+++ Information +++
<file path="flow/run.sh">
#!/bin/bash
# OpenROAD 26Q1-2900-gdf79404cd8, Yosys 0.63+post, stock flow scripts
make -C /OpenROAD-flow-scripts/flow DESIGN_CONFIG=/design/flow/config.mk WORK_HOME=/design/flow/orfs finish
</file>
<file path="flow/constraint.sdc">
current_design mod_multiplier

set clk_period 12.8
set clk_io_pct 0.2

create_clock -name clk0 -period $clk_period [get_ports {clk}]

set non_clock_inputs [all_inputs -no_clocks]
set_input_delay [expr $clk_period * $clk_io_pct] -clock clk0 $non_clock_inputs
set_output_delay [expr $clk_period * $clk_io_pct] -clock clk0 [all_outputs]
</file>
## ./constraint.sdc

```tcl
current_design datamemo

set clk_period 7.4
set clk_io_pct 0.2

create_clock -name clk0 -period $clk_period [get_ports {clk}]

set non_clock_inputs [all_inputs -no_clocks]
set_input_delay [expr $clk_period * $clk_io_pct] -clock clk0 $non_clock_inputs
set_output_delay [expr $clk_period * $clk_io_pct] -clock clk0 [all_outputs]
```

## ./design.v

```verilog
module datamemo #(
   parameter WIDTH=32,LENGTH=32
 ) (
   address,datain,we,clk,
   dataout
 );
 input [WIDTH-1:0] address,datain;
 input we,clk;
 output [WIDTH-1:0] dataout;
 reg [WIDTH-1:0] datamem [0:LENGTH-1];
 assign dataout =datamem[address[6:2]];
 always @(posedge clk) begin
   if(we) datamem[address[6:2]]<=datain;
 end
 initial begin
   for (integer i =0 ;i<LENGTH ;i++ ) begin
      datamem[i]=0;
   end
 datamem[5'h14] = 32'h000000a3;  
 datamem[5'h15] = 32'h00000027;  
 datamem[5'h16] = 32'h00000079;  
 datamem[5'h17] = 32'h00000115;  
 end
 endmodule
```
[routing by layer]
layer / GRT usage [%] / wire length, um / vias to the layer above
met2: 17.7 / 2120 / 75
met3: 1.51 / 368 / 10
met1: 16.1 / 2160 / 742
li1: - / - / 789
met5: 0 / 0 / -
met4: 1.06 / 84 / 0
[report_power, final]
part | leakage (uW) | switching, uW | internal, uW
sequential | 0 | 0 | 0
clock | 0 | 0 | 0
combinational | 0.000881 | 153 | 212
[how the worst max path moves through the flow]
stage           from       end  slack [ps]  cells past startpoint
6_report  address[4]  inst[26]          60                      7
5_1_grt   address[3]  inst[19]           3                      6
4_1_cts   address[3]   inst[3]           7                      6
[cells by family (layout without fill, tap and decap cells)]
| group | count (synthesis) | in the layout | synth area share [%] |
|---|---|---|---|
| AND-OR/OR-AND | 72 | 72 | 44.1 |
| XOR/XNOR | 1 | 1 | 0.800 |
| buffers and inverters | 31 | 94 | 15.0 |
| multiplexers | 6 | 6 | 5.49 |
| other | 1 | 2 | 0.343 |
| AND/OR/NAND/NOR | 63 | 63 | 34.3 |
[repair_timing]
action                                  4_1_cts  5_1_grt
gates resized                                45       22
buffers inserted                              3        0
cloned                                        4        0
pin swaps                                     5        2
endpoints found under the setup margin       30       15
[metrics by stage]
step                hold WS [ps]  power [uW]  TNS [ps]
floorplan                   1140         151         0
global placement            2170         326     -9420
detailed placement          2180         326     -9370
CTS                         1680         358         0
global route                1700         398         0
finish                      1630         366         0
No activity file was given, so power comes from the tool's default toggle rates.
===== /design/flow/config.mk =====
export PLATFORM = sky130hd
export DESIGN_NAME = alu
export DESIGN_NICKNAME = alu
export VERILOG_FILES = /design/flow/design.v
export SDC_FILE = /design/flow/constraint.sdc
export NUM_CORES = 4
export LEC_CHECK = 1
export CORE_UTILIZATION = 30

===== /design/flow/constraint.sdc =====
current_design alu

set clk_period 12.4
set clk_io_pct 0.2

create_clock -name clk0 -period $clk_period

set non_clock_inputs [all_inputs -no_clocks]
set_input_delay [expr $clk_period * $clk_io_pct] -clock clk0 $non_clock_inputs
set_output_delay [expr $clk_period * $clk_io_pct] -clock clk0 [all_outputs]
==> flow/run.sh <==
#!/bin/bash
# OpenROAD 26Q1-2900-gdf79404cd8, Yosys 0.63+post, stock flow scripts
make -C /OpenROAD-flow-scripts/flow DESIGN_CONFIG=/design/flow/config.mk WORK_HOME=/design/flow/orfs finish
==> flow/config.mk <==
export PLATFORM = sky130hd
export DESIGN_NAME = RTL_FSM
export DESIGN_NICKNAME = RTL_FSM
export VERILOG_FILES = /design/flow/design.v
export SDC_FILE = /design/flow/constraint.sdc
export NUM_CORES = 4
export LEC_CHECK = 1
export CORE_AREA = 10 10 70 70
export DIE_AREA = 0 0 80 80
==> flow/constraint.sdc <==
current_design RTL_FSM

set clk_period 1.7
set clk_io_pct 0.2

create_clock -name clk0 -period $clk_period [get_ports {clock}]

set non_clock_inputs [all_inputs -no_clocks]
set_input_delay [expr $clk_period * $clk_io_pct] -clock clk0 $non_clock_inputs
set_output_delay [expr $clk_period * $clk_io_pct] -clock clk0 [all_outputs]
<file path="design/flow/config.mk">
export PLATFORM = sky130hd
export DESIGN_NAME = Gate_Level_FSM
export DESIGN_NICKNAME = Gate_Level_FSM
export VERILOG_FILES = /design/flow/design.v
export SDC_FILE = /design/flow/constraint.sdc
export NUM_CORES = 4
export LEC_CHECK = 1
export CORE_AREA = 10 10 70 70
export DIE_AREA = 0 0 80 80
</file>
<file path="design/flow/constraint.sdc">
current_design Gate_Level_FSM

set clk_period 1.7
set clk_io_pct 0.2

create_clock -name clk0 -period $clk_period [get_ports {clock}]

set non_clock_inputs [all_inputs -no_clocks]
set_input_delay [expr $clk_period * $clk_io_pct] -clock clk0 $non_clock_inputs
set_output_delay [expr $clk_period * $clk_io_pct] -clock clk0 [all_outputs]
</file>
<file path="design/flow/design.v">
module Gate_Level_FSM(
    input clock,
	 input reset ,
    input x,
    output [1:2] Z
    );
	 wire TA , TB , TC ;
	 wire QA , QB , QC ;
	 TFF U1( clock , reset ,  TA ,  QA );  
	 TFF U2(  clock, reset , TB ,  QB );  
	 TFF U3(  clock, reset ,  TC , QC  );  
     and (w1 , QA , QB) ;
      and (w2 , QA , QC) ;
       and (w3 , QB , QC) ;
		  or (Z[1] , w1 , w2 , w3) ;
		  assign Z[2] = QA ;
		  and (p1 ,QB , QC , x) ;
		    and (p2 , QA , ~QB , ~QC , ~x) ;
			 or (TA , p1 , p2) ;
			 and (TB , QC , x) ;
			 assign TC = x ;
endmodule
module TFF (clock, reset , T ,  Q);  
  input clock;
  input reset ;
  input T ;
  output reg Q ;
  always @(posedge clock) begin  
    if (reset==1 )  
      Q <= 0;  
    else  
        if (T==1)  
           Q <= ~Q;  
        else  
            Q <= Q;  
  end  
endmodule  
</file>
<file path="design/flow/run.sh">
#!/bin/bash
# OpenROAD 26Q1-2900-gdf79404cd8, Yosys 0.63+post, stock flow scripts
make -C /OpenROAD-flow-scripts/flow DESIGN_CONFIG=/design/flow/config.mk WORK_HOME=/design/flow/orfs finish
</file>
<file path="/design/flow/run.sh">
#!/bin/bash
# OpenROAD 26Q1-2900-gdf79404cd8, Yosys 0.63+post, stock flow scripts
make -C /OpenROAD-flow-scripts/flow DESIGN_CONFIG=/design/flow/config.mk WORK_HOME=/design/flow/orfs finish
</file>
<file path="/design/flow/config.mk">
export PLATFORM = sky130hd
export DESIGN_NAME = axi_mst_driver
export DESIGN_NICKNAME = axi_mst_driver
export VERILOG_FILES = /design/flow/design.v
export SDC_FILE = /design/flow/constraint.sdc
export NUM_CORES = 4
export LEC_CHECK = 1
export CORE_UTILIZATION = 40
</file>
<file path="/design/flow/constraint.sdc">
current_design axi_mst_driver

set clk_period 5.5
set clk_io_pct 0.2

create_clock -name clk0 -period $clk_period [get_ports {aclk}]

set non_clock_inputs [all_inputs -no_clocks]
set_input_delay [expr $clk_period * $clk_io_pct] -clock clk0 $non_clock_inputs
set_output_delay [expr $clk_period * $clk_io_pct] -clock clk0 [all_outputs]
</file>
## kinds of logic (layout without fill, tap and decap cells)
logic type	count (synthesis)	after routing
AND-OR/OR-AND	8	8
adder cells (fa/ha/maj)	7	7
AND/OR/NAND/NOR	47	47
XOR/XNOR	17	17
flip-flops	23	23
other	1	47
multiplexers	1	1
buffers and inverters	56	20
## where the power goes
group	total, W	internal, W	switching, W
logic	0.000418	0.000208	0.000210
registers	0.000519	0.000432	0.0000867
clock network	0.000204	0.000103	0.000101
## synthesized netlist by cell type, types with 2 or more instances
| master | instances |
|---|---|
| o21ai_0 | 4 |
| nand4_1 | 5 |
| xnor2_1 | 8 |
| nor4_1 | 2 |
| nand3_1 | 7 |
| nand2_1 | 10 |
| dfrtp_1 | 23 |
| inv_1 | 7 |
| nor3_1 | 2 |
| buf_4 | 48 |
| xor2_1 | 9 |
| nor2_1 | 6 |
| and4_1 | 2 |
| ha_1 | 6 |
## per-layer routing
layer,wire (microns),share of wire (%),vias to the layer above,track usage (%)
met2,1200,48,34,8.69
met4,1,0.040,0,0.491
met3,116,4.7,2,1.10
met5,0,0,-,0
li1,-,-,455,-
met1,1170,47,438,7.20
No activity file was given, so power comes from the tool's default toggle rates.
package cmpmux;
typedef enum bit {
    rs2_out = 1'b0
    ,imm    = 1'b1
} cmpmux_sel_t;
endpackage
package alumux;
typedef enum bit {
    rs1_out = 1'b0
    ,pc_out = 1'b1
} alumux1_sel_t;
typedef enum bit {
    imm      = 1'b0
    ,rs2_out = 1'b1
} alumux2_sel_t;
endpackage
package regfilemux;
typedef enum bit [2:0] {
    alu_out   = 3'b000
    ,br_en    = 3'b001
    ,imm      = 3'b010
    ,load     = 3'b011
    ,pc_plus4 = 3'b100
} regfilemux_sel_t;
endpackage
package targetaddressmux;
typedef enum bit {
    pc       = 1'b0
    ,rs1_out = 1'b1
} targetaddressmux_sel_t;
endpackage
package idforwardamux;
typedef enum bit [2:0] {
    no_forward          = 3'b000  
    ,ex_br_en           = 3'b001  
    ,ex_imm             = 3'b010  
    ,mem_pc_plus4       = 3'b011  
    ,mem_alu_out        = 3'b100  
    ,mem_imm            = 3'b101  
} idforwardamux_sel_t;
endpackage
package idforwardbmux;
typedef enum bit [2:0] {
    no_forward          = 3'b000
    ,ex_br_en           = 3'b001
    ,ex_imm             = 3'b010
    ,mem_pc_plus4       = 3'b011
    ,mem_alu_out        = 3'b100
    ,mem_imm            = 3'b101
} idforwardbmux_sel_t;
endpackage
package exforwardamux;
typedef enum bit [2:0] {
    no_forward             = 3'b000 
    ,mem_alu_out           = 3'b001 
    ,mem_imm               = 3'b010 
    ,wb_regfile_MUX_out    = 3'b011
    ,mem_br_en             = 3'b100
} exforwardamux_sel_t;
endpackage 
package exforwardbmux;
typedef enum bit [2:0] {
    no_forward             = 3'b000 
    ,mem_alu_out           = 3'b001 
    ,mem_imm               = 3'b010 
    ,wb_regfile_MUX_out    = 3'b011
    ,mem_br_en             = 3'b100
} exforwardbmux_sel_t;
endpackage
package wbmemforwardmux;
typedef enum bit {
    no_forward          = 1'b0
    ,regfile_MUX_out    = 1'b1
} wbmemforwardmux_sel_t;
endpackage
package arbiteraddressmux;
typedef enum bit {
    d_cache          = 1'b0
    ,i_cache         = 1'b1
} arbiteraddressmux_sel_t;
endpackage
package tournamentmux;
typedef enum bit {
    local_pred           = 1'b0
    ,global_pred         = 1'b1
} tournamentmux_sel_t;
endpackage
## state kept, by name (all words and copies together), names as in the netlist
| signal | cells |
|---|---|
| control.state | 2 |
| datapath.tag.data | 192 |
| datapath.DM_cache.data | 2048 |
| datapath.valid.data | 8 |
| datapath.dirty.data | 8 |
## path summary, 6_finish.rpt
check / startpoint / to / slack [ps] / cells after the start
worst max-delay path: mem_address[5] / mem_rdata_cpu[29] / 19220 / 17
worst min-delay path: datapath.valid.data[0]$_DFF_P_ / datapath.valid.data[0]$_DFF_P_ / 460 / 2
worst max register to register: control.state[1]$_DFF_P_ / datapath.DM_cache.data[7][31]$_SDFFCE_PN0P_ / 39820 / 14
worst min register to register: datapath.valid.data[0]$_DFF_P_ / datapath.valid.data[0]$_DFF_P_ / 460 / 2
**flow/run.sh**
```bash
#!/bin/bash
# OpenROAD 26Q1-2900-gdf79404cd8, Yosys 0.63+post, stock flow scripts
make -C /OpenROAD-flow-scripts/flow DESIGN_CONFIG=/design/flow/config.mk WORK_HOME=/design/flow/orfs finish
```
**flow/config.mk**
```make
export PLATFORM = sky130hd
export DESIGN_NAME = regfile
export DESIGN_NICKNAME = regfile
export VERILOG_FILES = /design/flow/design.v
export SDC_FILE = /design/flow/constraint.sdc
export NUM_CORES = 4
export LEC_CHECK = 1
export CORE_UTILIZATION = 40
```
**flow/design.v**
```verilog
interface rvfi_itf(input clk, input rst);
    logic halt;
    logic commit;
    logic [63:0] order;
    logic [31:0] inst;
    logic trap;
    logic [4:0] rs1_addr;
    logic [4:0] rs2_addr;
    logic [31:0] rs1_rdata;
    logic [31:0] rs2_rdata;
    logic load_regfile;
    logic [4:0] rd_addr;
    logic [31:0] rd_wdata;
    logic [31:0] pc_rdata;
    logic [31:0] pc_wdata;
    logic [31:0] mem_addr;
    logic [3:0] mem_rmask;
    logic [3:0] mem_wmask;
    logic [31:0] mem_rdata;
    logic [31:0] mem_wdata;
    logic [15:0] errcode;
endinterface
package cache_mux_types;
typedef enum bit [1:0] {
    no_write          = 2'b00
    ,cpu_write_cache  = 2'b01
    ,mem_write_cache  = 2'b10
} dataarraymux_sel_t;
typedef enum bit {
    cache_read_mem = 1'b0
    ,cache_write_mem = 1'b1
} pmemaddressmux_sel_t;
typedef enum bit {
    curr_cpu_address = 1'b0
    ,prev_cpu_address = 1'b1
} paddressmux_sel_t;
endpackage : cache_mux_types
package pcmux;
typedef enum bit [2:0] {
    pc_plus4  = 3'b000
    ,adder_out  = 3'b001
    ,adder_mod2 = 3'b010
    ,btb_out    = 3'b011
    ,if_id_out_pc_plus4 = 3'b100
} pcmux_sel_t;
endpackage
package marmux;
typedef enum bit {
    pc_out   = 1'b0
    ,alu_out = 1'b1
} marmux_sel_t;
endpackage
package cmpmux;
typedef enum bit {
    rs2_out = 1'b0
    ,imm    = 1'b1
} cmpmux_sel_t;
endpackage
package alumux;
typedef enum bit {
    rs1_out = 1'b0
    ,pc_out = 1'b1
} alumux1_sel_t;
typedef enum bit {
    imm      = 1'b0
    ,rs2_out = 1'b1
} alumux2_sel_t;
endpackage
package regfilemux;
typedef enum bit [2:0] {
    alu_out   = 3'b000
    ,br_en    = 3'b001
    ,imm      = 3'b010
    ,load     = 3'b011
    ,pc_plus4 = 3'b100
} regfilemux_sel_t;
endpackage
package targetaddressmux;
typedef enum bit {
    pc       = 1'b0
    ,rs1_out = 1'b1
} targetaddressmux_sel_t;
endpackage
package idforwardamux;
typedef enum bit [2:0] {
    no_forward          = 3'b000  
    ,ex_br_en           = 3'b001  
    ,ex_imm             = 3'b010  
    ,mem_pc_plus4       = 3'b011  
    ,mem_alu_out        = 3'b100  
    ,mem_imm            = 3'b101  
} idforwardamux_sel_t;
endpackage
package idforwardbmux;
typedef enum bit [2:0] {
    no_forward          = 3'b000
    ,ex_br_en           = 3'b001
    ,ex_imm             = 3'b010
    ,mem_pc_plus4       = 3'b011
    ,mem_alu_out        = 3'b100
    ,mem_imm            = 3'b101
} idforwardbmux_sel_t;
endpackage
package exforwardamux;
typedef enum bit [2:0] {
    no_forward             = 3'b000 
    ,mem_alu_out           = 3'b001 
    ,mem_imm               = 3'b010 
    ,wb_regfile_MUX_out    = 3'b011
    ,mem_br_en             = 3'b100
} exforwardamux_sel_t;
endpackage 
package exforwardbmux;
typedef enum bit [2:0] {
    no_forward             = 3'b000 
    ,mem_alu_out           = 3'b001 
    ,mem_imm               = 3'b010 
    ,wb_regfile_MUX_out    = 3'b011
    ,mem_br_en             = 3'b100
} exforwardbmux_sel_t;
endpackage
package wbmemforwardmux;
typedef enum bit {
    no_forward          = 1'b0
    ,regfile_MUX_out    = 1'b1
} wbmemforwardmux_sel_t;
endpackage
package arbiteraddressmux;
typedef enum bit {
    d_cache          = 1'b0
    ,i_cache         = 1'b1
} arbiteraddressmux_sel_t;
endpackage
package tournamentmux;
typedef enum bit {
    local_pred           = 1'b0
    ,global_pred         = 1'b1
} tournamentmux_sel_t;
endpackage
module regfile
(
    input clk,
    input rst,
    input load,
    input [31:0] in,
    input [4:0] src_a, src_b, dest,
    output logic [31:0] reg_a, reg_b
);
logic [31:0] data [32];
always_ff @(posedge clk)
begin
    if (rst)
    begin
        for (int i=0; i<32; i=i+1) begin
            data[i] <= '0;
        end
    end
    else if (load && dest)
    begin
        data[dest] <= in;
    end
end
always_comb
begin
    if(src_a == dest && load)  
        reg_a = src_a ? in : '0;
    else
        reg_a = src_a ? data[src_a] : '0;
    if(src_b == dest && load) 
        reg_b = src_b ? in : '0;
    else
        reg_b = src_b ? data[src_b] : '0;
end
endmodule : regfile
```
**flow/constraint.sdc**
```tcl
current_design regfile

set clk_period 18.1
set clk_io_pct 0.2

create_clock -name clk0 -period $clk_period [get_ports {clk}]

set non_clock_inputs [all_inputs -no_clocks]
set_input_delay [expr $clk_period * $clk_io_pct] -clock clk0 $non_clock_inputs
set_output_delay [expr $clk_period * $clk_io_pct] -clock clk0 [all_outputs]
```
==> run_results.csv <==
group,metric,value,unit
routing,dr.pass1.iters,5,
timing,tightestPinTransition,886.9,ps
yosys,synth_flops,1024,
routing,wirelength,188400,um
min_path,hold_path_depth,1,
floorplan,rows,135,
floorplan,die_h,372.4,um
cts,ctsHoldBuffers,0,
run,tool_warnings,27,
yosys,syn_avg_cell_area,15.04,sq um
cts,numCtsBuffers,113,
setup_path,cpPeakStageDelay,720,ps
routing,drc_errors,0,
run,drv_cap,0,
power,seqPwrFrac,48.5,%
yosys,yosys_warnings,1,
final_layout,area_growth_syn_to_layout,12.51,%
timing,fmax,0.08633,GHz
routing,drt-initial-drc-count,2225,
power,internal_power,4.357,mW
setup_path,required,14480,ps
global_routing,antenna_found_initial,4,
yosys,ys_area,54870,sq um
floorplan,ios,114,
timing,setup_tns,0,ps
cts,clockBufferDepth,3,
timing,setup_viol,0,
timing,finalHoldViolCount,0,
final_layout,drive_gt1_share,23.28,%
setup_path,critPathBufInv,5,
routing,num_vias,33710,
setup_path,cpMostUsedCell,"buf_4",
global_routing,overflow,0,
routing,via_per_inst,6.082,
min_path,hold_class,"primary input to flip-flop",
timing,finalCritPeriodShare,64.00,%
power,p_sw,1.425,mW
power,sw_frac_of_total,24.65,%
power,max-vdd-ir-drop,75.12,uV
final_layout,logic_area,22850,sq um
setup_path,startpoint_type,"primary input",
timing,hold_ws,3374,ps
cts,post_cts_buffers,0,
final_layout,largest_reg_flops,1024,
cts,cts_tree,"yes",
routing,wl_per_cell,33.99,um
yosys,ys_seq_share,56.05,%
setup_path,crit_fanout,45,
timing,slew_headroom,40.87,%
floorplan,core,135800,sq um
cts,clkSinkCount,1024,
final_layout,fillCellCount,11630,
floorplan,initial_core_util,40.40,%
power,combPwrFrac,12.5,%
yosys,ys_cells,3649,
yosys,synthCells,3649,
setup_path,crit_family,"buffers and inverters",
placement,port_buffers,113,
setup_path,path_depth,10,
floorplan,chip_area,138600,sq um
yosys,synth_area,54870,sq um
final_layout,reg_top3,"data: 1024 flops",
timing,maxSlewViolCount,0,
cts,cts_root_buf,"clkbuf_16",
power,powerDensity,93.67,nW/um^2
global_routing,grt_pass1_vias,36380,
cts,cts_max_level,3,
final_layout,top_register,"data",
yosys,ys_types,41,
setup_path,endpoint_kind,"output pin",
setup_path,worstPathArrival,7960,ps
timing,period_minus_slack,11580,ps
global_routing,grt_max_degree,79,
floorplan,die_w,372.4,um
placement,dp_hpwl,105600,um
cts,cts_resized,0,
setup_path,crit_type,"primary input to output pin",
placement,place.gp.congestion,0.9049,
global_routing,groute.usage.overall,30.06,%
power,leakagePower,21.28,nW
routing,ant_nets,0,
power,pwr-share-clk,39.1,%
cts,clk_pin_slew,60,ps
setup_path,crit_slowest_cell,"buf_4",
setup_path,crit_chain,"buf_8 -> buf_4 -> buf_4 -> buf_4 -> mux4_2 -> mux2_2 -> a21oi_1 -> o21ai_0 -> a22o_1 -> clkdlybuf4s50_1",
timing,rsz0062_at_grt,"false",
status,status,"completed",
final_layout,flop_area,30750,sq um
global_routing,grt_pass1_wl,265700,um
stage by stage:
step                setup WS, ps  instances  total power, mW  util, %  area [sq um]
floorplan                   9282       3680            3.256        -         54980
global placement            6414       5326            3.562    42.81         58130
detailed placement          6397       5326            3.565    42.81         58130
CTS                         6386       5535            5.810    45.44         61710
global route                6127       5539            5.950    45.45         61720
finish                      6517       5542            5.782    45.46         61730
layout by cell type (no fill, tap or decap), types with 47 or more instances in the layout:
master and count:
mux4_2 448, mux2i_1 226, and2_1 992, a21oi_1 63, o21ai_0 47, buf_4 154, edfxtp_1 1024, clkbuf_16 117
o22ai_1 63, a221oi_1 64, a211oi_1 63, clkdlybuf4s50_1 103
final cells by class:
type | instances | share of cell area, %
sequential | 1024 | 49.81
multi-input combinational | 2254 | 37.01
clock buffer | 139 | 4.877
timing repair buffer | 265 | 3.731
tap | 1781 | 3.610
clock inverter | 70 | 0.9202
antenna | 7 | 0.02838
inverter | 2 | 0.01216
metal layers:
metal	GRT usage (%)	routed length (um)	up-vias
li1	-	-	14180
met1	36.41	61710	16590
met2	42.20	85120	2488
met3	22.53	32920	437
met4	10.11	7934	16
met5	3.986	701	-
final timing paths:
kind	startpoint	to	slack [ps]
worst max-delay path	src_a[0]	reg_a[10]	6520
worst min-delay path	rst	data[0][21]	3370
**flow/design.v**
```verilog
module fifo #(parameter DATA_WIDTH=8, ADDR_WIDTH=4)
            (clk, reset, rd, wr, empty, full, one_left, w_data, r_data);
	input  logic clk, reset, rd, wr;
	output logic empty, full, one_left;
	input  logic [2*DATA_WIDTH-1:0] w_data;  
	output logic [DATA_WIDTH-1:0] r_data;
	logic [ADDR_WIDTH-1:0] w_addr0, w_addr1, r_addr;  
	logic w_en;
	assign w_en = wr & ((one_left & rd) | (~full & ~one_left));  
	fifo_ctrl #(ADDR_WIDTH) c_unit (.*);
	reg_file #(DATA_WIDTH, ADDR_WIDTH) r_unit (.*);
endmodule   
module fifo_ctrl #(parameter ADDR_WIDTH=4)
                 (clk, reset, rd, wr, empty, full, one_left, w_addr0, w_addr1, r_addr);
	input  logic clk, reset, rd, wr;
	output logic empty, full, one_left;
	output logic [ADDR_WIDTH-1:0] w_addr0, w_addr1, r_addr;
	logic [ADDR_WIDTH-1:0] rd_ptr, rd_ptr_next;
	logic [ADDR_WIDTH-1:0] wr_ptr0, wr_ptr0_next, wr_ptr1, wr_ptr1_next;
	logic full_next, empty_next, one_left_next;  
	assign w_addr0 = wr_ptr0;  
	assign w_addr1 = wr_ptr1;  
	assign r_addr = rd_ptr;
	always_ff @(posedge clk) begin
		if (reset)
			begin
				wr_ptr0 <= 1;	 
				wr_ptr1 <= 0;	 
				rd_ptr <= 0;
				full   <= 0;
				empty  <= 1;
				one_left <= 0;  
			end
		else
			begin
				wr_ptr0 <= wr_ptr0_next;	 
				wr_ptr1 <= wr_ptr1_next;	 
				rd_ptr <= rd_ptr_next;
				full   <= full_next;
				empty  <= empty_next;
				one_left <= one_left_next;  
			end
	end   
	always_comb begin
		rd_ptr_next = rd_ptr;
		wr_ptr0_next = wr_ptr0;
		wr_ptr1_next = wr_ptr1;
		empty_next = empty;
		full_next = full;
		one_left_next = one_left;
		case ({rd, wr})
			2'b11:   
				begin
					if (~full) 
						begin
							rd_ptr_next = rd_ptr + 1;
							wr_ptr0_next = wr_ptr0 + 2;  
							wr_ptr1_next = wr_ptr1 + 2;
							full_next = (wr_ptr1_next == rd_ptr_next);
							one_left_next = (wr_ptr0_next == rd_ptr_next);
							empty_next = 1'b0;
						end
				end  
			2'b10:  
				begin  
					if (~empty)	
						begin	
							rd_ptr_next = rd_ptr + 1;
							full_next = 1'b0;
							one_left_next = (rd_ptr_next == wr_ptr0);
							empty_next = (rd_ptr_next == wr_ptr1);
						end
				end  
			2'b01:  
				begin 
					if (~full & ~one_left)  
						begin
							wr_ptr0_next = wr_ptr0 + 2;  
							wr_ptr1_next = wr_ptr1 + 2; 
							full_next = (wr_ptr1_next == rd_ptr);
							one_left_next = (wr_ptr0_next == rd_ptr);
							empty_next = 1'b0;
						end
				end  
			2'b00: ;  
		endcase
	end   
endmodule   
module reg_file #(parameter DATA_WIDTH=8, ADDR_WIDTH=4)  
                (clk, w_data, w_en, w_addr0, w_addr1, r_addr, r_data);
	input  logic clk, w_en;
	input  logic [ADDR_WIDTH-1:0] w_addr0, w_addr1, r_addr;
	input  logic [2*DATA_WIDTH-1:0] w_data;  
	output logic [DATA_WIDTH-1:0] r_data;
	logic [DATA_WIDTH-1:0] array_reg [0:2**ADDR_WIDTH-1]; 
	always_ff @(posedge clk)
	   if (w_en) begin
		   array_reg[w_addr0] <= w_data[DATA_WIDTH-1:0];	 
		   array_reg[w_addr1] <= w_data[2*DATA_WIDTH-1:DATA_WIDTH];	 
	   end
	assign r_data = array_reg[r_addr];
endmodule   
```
+++
**Problem statement:** Retype the records above, but only those lines that fall between the line containing "o21ai_0 | 4 |" and the line containing "## per-layer routing", with both of those lines included, exactly as written.

**Exercise answer:**
| o21ai_0 | 4 |
| nand4_1 | 5 |
| xnor2_1 | 8 |
| nor4_1 | 2 |
| nand3_1 | 7 |
| nand2_1 | 10 |
| dfrtp_1 | 23 |
| inv_1 | 7 |
| nor3_1 | 2 |
| buf_4 | 48 |
| xor2_1 | 9 |
| nor2_1 | 6 |
| and4_1 | 2 |
| ha_1 | 6 |
## per-layer routing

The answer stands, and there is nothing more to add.